Deligotyping by multiplex PCR for the RD168BW and RD200BW deletions. Lane M, 1-kb Plus DNA ladder. Lane 1, control DNA from a reference isolate of strain SBRI9, showing PCR product sizes expected from an isolate with deletions at both positions. Lanes 2 to 7, clinical submissions. The isolate in lane 2 exhibited the deleted genotype at both positions, while the others exhibited the nondeleted genotype at both positions. Lane 8, negative control (water). The isolates in lanes 1 and 2 also exhibited the SBRI9 genotype at MIRU loci 23 and 10, respectively, whereas the other isolates exhibited the SBRI9 genotype at neither MIRU loci (data not shown). Deligotyping reactions used a PCR mix of 10× PCR buffer (Invitrogen), 200 μM each dNTPs (Roche Molecular), 1.5 mM Mg2+, 100 nM each primer, 2.5 U Taq polymerase (Invitrogen), and 25 ng template. Cycling conditions were 95°C for 5 min, 35 cycles of 95°C for 1 min, 62°C for 1 min, and 72°C for 2 min, with a final extension at 72°C for 5 min. PCR products were visualized on a 1.5% agarose gel.

The 17 new SBRI9 isolates raised to at least 65 the total number of cases associated with this cluster. The remaining 203 isolates analyzed were not consistent with the SBRI9 genotype by any of the deligotyping (deletions RD168BW and RD200BW) and partial MIRU (loci 10 and 23) tests and were not analyzed further. Fifteen of the 17 new SBRI9 isolates were from homeless people.

Expansion of the SBRI9 genotype within the homeless community.

In order to assess the extent to which strain SBRI9 has expanded within the Seattle homeless community, we compared 2003-2004 genotypic data to retrospective data on tuberculosis among Seattle homeless people in the previous 8 years. Homeless cases numbered between 12 and 21 per year throughout the period, except during the 2002-2003 outbreak and during a smaller outbreak in 1998-1999 (Fig. 2). Genotypic data were available for 62 out of 120 cases that occurred in Seattle homeless people during the period from 1995 through April 2002, immediately prior to the diagnosis of the first SBRI9 case in May 2002. No data or archived bacterial isolates were available for the other 58 cases (Fig. 2).

FIG. 2.

FIG. 2.

Genotypes of M. tuberculosis isolates from King County homeless patients in 1995-2004. Cases associated with the SBRI9 genotype (black bars), with all other genotypes (gray bars), and with no genotypic information (white bars) are indicated. As discussed in the text, it is assumed that few or none of the untyped isolates were SBRI9 and that these isolates were genotypically diverse like the typed isolates from each year.

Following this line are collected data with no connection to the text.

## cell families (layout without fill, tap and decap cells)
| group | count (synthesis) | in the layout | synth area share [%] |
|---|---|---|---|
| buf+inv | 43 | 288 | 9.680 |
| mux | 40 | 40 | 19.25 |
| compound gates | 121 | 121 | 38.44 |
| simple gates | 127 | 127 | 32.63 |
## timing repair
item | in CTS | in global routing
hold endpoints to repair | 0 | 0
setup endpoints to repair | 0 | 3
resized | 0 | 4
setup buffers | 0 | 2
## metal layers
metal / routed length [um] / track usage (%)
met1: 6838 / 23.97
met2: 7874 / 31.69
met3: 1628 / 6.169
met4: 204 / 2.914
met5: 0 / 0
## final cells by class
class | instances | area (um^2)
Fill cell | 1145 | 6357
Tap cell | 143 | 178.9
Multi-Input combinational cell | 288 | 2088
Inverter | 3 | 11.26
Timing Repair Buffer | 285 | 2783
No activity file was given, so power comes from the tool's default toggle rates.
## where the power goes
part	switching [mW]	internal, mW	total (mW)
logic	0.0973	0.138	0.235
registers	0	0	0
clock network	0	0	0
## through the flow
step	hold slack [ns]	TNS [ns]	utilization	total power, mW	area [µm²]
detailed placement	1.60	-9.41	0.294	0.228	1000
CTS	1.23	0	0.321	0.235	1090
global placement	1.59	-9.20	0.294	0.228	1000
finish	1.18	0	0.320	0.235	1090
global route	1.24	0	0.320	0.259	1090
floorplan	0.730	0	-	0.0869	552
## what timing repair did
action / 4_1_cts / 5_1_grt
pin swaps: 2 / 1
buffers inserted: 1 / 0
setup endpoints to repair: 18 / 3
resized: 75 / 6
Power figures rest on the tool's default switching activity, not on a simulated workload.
[/design/flow/design.v]
module clktick #(
	parameter WIDTH = 16
)(
  input  logic             clk,       
  input  logic             rst,       
  input  logic             en,        
  input  logic [WIDTH-1:0] N,     	  
  output logic  		       tick       
);
logic [WIDTH-1:0] count;
always_ff @ (posedge clk)
    if (rst) begin
        tick <= 1'b0;
        count <= N;  
        end
    else if (en) begin
	    if (count == 0) begin
		    tick <= 1'b1;
		    count <= N;
	        end
	    else begin
		    tick <= 1'b0;
		    count <= count - 1'b1;
	        end
        end
endmodule
module spi2dac (
	input  logic	    sysclk,			 
	input  logic [9:0]	data_in,	     
	input  logic       	load,	    	 
	output logic        dac_sdi,		 
	output logic        dac_cs,			 
	output logic        dac_sck		 
);
	parameter	BUF=1'b1;		 
	parameter	GA_N=1'b1;		 
	parameter	SHDN_N=1'b1;	 
	logic [3:0] cmd = {1'b0,BUF,GA_N,SHDN_N};   
	logic		clk_1MHz;   	 
	logic [4:0]	ctr;			 
	parameter	TC = 5'd24;   
	initial begin
		clk_1MHz = 1'b0;		 
		ctr = 5'b0;				 
	end
	always_ff @ (posedge sysclk)    
	  if (ctr==5'b0) begin
		  ctr <= TC;
		  clk_1MHz <= ~clk_1MHz;  
		end
	  else
		  ctr <= ctr - 1'b1;
	reg [1:0] 	sr_state;
	parameter	IDLE  = 2'b00,WAIT_CSB_FALL = 2'b01, WAIT_CSB_HIGH = 2'b10;
	reg			dac_start;		  
	initial begin
		sr_state = IDLE;
		dac_start = 1'b0;	 
		end
	always_ff @ (posedge sysclk)   
		case (sr_state)
			IDLE:	if (load==1'b1) sr_state <= WAIT_CSB_FALL;
			WAIT_CSB_FALL: if (dac_cs==1'b0) sr_state <= WAIT_CSB_HIGH;
			WAIT_CSB_HIGH: if (dac_cs==1'b1) sr_state <= IDLE;
			default: sr_state <= IDLE;
		endcase
	always @ (*)
		case (sr_state)
			IDLE: dac_start = 1'b0;
			WAIT_CSB_FALL: dac_start = 1'b1;
			WAIT_CSB_HIGH: dac_start = 1'b0;
			default: dac_start = 1'b0;
		endcase
	reg [4:0] 	state;
	initial	begin	
		state = 5'b0; dac_cs = 1'b1; 
		end
	always @(posedge clk_1MHz)   
		case (state)
			5'd0:	if (dac_start == 1'b1)     
						state <= state + 1'b1; 
					else 
						state <= 5'b0; 
			5'd17: 	state <= 5'd0;   
			default: state <= state + 1'b1;	 
		endcase
	always @ (*)	begin			 
		dac_cs = 1'b0; 
		case (state)
			5'd0: 	 dac_cs = 1'b1;
			5'd17:   dac_cs = 1'b1;
			default: dac_cs = 1'b0;
			endcase
		end  
	reg [15:0] shift_reg;
	initial	begin	
		shift_reg = 16'b0; 
		end
	always @(posedge clk_1MHz)
		if((dac_start==1'b1)&&(dac_cs==1'b1))		 
			shift_reg <= {cmd,data_in,2'b00};
		else 													 
			shift_reg <= {shift_reg[14:0],1'b0};
			assign dac_sck = !clk_1MHz&!dac_cs;
			assign dac_sdi = shift_reg[15];
endmodule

Previously unpublished genotypic analysis of 1995-1996 homeless isolates revealed extensive genotypic diversity, with no clusters larger than three cases and no isolates with the SBRI9 genotype. Twenty isolates were tested over the course of the 1998-1999 outbreak investigation. Other than the 1998-1999 outbreak cluster (10 cases), no clusters of two or more cases were observed. The 1998-1999 outbreak strain had a three-band IS6110-RFLP pattern and therefore was unrelated to the 15-band SBRI9 genotype. One case involving this strain was diagnosed in 1999, two were diagnosed in 2001, and none were diagnosed thereafter. In 2001, there were 12 homeless people with cases of TB, and 10 of these cases were genotyped and found to be diverse, with no SBRI9 cases and no cluster larger than 3 patients diagnosed (Lofy et al., submitted). Similar diversity was seen among the five cases diagnosed between January 2002 and April 2002 (not shown). Thus, from January 1995 through April 2002, there was a consistent background incidence of 12 to 25 genotypically diverse TB cases per year within the King County homeless population. Genotypic data were not available for a significant fraction of cases during this period (Fig. 2); however, there were no epidemiological indications of case clusters among the untyped cases.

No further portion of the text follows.